What to produce:
Lines in the listing below containing the string "from" are to be identified and copied.

::::::::

**src/rtl/hsem_lock_ctrl.sv**
```systemverilog
//-----------------------------------------------------------------------------
// hsem_lock_ctrl
//
// Semaphore lock engine of the HSEM block. It takes decoded lock, unlock and
// clear-all requests and holds the lock state of every semaphore: the lock
// bit, the owner core ID and, optionally, the owner process ID. It answers
// each request one cycle later with the resulting status of the addressed
// semaphore. It raises sticky error flags and pulses a free event for each
// semaphore that goes from locked to free.
//
// Configuration macros:
//   HSEM_PROCID_CHECK_EN - when defined, the process ID is stored, and write-
//                          lock and unlock ownership requires both core_id and
//                          proc_id to match. When undefined, only core_id is
//                          stored and compared, and rsp_data[7:0] reads 0.
//   SEMERR_WIDTH         - width of the semerr output (default 4, must be >= 4).
//
// Ports:
//   hclk        in   system clock
//   hresetn     in   synchronous active-low reset
//   req_valid   in   request strobe, one request per cycle
//   req_type    in   00 read-lock, 01 write-lock, 10 unlock, 11 clear-all
//   req_idx     in   semaphore index (ignored for clear-all)
//   req_core_id in   requesting core
//   req_proc_id in   requesting process (ignored for read-lock)
//   req_key     in   key for clear-all; also the value loaded by key_wr_en
//   key_wr_en   in   load the clear key from req_key
//   err_clr     in   clear all semerr bits
//   rsp_valid   out  response strobe, one cycle after req_valid
//   rsp_data    out  {lock, 15'b0, core[7:0], proc[7:0]} after the update
//   sem_locked  out  lock bit per semaphore
//   free_evt    out  one-cycle pulse per semaphore on locked->free
//   semerr      out  sticky errors: [0] unlock by non-owner, [1] lock
//                    contention, [2] index out of range, [3] key mismatch
//-----------------------------------------------------------------------------
`ifndef SEMERR_WIDTH
`define SEMERR_WIDTH 4
`endif

module hsem_lock_ctrl #(
    parameter int NUM_SEM   = 32,
    parameter int CORE_ID_W = 4,
    parameter int PROC_ID_W = 8
) (
    input  logic                     hclk,
    input  logic                     hresetn,
    input  logic                     req_valid,
    input  logic [1:0]               req_type,
    input  logic [5:0]               req_idx,
    input  logic [CORE_ID_W-1:0]     req_core_id,
    input  logic [PROC_ID_W-1:0]     req_proc_id,
    input  logic [15:0]              req_key,
    input  logic                     key_wr_en,
    input  logic                     err_clr,
    output logic                     rsp_valid,
    output logic [31:0]              rsp_data,
    output logic [NUM_SEM-1:0]       sem_locked,
    output logic [NUM_SEM-1:0]       free_evt,
    output logic [`SEMERR_WIDTH-1:0] semerr
);

    localparam int SEMERR_W = `SEMERR_WIDTH;

    localparam logic [1:0] REQ_RDLOCK = 2'b00;
    localparam logic [1:0] REQ_WRLOCK = 2'b01;
    localparam logic [1:0] REQ_UNLOCK = 2'b10;
    localparam logic [1:0] REQ_CLEAR  = 2'b11;

    // Per-semaphore state
    logic [NUM_SEM-1:0]   lock_reg;
    logic [NUM_SEM-1:0]   lock_next;
    logic [CORE_ID_W-1:0] core_reg  [NUM_SEM];
    logic [CORE_ID_W-1:0] core_next [NUM_SEM];
`ifdef HSEM_PROCID_CHECK_EN
    logic [PROC_ID_W-1:0] proc_reg  [NUM_SEM];
    logic [PROC_ID_W-1:0] proc_next [NUM_SEM];
`else
    logic                 unused_proc;
    assign unused_proc = ^req_proc_id;
`endif

    logic [15:0]          key_reg;
    logic                 rsp_valid_reg;
    logic [31:0]          rsp_data_reg;
    logic [31:0]          rsp_data_next;
    logic [NUM_SEM-1:0]   free_evt_reg;
    logic [NUM_SEM-1:0]   free_next;
    logic [3:0]           semerr_reg;
    logic [3:0]           semerr_next;

    // Request decode
    logic is_rd, is_wr, is_unl, is_clr;
    logic idx_ok, key_ok;
    logic [NUM_SEM-1:0] hit_v;
    logic [NUM_SEM-1:0] wr_err_v;
    logic [NUM_SEM-1:0] unl_err_v;

    assign is_rd  = (req_type == REQ_RDLOCK);
    assign is_wr  = (req_type == REQ_WRLOCK);
    assign is_unl = (req_type == REQ_UNLOCK);
    assign is_clr = (req_type == REQ_CLEAR);
    assign idx_ok = (req_idx < 6'(NUM_SEM));
    // Compare against the stored key: a key loaded in the same cycle only
    // applies to later requests.
    assign key_ok = (req_key == key_reg);

    genvar gi;
    generate
        for (gi = 0; gi < NUM_SEM; gi++) begin : g_sem
            logic hit;
            logic own;
            logic do_lock;
            logic do_free;

            assign hit = idx_ok && (req_idx == 6'(gi));
`ifdef HSEM_PROCID_CHECK_EN
            assign own = (core_reg[gi] == req_core_id) && (proc_reg[gi] == req_proc_id);
`else
            assign own = (core_reg[gi] == req_core_id);
`endif
            assign do_lock = req_valid && hit && !lock_reg[gi] && (is_rd || is_wr);
            // Clear-all matches on core only, regardless of the process ID.
            assign do_free = req_valid && lock_reg[gi] &&
                             ((is_unl && hit && own) ||
                              (is_clr && key_ok && (core_reg[gi] == req_core_id)));

            assign lock_next[gi] = do_lock ? 1'b1 : (do_free ? 1'b0 : lock_reg[gi]);
            assign core_next[gi] = do_lock ? req_core_id : (do_free ? '0 : core_reg[gi]);
`ifdef HSEM_PROCID_CHECK_EN
            // Read-lock records process 0.
            assign proc_next[gi] = do_lock ? (is_wr ? req_proc_id : '0)
                                           : (do_free ? '0 : proc_reg[gi]);
`endif
            assign free_next[gi] = do_free;
            assign hit_v[gi]     = hit;
            assign wr_err_v[gi]  = req_valid && is_wr  && hit && lock_reg[gi] && !own;
            assign unl_err_v[gi] = req_valid && is_unl && hit && lock_reg[gi] && !own;
        end
    endgenerate

    // Response reflects the addressed semaphore after this cycle's update.
    always_comb begin
        logic                 sel_lock;
        logic [CORE_ID_W-1:0] sel_core;
        logic [7:0]           sel_proc;
        sel_lock      = 1'b0;
        sel_core      = '0;
        sel_proc      = '0;
        rsp_data_next = '0;
        for (int i = 0; i < NUM_SEM; i++) begin
            if (hit_v[i]) begin
                sel_lock = lock_next[i];
                sel_core = core_next[i];
`ifdef HSEM_PROCID_CHECK_EN
                sel_proc = 8'(proc_next[i]);
`endif
            end
        end
        if (req_valid && idx_ok && !is_clr) begin
            rsp_data_next = {sel_lock, 15'b0, 8'(sel_core), sel_proc};
        end
    end

    // A new error in the same cycle as err_clr survives the clear.
    always_comb begin
        logic [3:0] new_err;
        new_err[0] = |unl_err_v;
        new_err[1] = |wr_err_v;
        new_err[2] = req_valid && !is_clr && !idx_ok;
        new_err[3] = req_valid && is_clr && !key_ok;
        semerr_next = (err_clr ? 4'b0 : semerr_reg) | new_err;
    end

    always_ff @(posedge hclk) begin
        if (!hresetn) begin
            lock_reg      <= '0;
            key_reg       <= '0;
            rsp_valid_reg <= 1'b0;
            rsp_data_reg  <= '0;
            free_evt_reg  <= '0;
            semerr_reg    <= '0;
            for (int i = 0; i < NUM_SEM; i++) begin
                core_reg[i] <= '0;
`ifdef HSEM_PROCID_CHECK_EN
                proc_reg[i] <= '0;
`endif
            end
        end else begin
            lock_reg      <= lock_next;
            rsp_valid_reg <= req_valid;
            rsp_data_reg  <= rsp_data_next;
            free_evt_reg  <= free_next;
            semerr_reg    <= semerr_next;
            if (key_wr_en) begin
                key_reg <= req_key;
            end
            for (int i = 0; i < NUM_SEM; i++) begin
                core_reg[i] <= core_next[i];
`ifdef HSEM_PROCID_CHECK_EN
                proc_reg[i] <= proc_next[i];
`endif
            end
        end
    end

    assign rsp_valid  = rsp_valid_reg;
    assign rsp_data   = rsp_data_reg;
    assign sem_locked = lock_reg;
    assign free_evt   = free_evt_reg;
    assign semerr     = SEMERR_W'(semerr_reg);

endmodule

```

::::::::

Solution to the exercise:
// semaphore that goes from locked to free.
//   key_wr_en   in   load the clear key from req_key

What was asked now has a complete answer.